KAMPALA, UGANDA ✦ It was late and dark and unusual because the visitor lives hours away and I didn’t expect him. But he came anyway and sat at my front door and cried and told me all about it, how thieves had come the night before.

He had been at church, he explained, at one of those all-night prayer services common in this part of Africa, when the rats did it, when they broke in and cleaned out his house. Clothing, furniture, cash I had recently given for his kids’ schooling, everything gone by sunrise.

When Frank, which is not the real name of my Ugandan friend, cried, his body shook. And when he screamed ‘Why?!’ into the night air, all I could do was go into my home and open my wallet, again, and then my closet to pull out shirts and pants and more.

My wife did the same and the kids left The Brady Bunch on the computer to gather some stuffed animals and Hot Wheels and their own clothes or whatever they could find for Frank’s children.

So he walked away – actually I drove him to the roadside – with so many bags for his family that he couldn’t carry them without the help of his buddy, a Ugandan built like an army tank, but a man stumbling along with Frank into this night, for both had consumed at least some drink earlier.

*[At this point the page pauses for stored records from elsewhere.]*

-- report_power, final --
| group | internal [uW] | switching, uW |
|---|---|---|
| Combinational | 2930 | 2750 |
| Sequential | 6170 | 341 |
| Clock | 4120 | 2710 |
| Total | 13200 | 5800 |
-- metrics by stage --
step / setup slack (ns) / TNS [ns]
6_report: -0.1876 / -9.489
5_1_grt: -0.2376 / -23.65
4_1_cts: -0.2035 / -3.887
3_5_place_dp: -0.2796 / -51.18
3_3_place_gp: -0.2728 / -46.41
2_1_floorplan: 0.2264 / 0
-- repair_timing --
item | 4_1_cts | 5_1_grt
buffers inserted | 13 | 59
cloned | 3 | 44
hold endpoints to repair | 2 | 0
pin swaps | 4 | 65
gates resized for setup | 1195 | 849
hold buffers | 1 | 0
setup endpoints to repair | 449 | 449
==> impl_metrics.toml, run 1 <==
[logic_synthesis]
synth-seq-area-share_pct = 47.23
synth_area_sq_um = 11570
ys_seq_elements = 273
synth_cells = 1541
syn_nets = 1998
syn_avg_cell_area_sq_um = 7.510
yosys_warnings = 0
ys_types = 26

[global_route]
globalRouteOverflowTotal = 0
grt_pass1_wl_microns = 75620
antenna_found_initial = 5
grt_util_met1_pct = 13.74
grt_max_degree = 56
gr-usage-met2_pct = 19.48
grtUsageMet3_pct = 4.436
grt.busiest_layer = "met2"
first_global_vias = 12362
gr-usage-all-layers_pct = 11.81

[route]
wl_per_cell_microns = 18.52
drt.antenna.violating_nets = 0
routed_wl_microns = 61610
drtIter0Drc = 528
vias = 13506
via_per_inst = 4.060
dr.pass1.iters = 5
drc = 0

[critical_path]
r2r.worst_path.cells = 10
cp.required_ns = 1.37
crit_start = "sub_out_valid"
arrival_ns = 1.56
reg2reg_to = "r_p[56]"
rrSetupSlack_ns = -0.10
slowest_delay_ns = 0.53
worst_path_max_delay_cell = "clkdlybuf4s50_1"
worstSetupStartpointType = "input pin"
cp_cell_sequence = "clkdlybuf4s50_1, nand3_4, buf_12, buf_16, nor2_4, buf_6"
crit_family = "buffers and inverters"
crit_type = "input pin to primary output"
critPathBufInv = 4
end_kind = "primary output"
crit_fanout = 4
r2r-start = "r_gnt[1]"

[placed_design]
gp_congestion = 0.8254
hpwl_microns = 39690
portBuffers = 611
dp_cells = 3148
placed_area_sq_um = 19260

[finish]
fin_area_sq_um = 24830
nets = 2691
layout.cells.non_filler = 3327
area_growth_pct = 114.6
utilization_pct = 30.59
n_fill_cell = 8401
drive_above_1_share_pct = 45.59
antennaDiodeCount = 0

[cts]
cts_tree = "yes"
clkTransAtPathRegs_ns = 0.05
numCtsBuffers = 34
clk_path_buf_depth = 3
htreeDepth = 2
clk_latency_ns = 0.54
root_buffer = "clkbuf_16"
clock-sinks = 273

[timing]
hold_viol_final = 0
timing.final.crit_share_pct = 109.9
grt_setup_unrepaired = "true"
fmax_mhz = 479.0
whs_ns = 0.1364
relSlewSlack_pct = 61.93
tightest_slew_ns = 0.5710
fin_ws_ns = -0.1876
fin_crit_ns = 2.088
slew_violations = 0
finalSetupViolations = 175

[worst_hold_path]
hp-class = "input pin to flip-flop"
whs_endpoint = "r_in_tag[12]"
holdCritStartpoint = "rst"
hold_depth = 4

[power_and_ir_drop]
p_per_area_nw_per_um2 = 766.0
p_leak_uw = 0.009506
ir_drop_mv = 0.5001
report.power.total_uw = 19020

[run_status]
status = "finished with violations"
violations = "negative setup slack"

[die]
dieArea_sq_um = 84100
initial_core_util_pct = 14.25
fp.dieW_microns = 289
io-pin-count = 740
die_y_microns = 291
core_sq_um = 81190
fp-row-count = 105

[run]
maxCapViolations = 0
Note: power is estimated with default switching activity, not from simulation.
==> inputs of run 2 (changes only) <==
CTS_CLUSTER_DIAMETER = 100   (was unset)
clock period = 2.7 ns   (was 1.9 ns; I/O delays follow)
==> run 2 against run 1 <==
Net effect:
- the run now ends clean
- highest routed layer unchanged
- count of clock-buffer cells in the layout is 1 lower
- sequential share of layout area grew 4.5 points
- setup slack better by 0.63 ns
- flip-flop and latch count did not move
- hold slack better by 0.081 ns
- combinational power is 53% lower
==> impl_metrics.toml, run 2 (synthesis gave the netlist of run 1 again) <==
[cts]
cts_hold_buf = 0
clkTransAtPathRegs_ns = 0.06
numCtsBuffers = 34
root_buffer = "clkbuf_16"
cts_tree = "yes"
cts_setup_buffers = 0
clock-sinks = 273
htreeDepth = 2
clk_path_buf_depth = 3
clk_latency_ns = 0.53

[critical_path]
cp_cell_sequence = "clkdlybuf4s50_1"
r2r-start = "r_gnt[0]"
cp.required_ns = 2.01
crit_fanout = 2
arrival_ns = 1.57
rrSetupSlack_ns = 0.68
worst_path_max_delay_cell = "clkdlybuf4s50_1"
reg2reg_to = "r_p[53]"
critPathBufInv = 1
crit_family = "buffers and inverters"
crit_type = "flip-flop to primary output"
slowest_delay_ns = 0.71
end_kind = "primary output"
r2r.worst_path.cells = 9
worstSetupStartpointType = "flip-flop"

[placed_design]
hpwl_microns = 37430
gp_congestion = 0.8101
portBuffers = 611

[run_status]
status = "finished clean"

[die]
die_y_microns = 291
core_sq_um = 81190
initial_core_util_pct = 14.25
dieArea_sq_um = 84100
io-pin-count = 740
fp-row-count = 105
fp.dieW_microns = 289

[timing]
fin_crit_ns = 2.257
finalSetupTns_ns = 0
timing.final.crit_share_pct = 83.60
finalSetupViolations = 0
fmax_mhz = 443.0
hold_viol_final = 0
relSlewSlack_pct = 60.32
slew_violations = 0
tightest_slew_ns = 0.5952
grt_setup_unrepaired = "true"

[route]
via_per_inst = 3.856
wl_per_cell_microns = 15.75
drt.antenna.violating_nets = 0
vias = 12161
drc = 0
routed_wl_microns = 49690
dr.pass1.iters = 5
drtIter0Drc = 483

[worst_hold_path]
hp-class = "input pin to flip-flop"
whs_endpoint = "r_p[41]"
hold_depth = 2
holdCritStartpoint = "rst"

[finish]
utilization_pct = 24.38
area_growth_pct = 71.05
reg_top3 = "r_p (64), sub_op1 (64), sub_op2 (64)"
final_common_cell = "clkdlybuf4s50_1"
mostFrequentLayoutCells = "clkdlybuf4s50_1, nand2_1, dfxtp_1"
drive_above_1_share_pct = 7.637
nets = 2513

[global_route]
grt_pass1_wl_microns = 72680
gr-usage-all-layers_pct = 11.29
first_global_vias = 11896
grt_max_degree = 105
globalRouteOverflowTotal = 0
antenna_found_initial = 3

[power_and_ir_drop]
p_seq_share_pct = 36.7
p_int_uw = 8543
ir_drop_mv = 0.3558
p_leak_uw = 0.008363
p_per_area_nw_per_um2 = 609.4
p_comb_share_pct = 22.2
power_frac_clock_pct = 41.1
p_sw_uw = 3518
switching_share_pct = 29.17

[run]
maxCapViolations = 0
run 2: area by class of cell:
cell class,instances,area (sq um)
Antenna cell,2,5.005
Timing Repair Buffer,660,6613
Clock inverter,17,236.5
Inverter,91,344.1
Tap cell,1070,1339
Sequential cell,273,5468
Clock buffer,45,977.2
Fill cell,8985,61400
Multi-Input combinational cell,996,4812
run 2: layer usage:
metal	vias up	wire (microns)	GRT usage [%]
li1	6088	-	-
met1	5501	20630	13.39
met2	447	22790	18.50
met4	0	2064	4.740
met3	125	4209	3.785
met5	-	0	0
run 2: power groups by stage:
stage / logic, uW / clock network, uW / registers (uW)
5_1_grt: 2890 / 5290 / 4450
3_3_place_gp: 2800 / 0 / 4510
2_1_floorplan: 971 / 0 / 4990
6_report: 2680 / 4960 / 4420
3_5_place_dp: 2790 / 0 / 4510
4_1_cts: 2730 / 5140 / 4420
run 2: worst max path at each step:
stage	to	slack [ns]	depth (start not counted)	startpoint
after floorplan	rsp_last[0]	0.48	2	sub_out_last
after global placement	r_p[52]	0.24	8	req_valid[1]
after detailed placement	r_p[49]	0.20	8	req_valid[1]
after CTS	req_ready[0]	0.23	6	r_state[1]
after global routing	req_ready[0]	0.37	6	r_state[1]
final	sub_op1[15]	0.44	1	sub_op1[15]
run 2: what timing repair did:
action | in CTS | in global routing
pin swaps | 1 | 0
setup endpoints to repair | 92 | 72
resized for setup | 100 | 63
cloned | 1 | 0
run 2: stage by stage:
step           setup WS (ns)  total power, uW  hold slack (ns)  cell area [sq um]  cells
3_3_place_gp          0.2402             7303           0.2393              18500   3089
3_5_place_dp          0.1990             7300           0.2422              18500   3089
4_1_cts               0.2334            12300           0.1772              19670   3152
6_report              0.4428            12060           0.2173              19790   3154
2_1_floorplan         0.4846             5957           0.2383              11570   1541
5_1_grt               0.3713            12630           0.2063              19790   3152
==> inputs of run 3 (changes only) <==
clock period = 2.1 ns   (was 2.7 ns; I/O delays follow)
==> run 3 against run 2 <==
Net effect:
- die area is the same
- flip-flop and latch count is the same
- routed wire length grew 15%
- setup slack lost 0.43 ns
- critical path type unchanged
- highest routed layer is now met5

This is it. You come to Africa thinking that you might somehow change the place only to find that Africa, in fact, changes you. Because there’s a rat race even here in the poorer world, where desperate people might do desperate things, even lie about night robberies to get something, anything, in this case from a so-called ‘Mzungu,’ that is a rich, white person.

It’s a disturbing possibility. But thinking of all the snake oil around here, and thinking of the various times you’ve actually bought it – remember, Uganda has no social safety nets – you realize that getting played is an unfortunate but common part of the mix in this culture.

Of course this makes you angry, maybe even fearful, but then, if you’re lucky, it changes you for the better too. Because what you learn is that life is less about the mistakes that any of us may make and more about what you do with it all after-the-fact.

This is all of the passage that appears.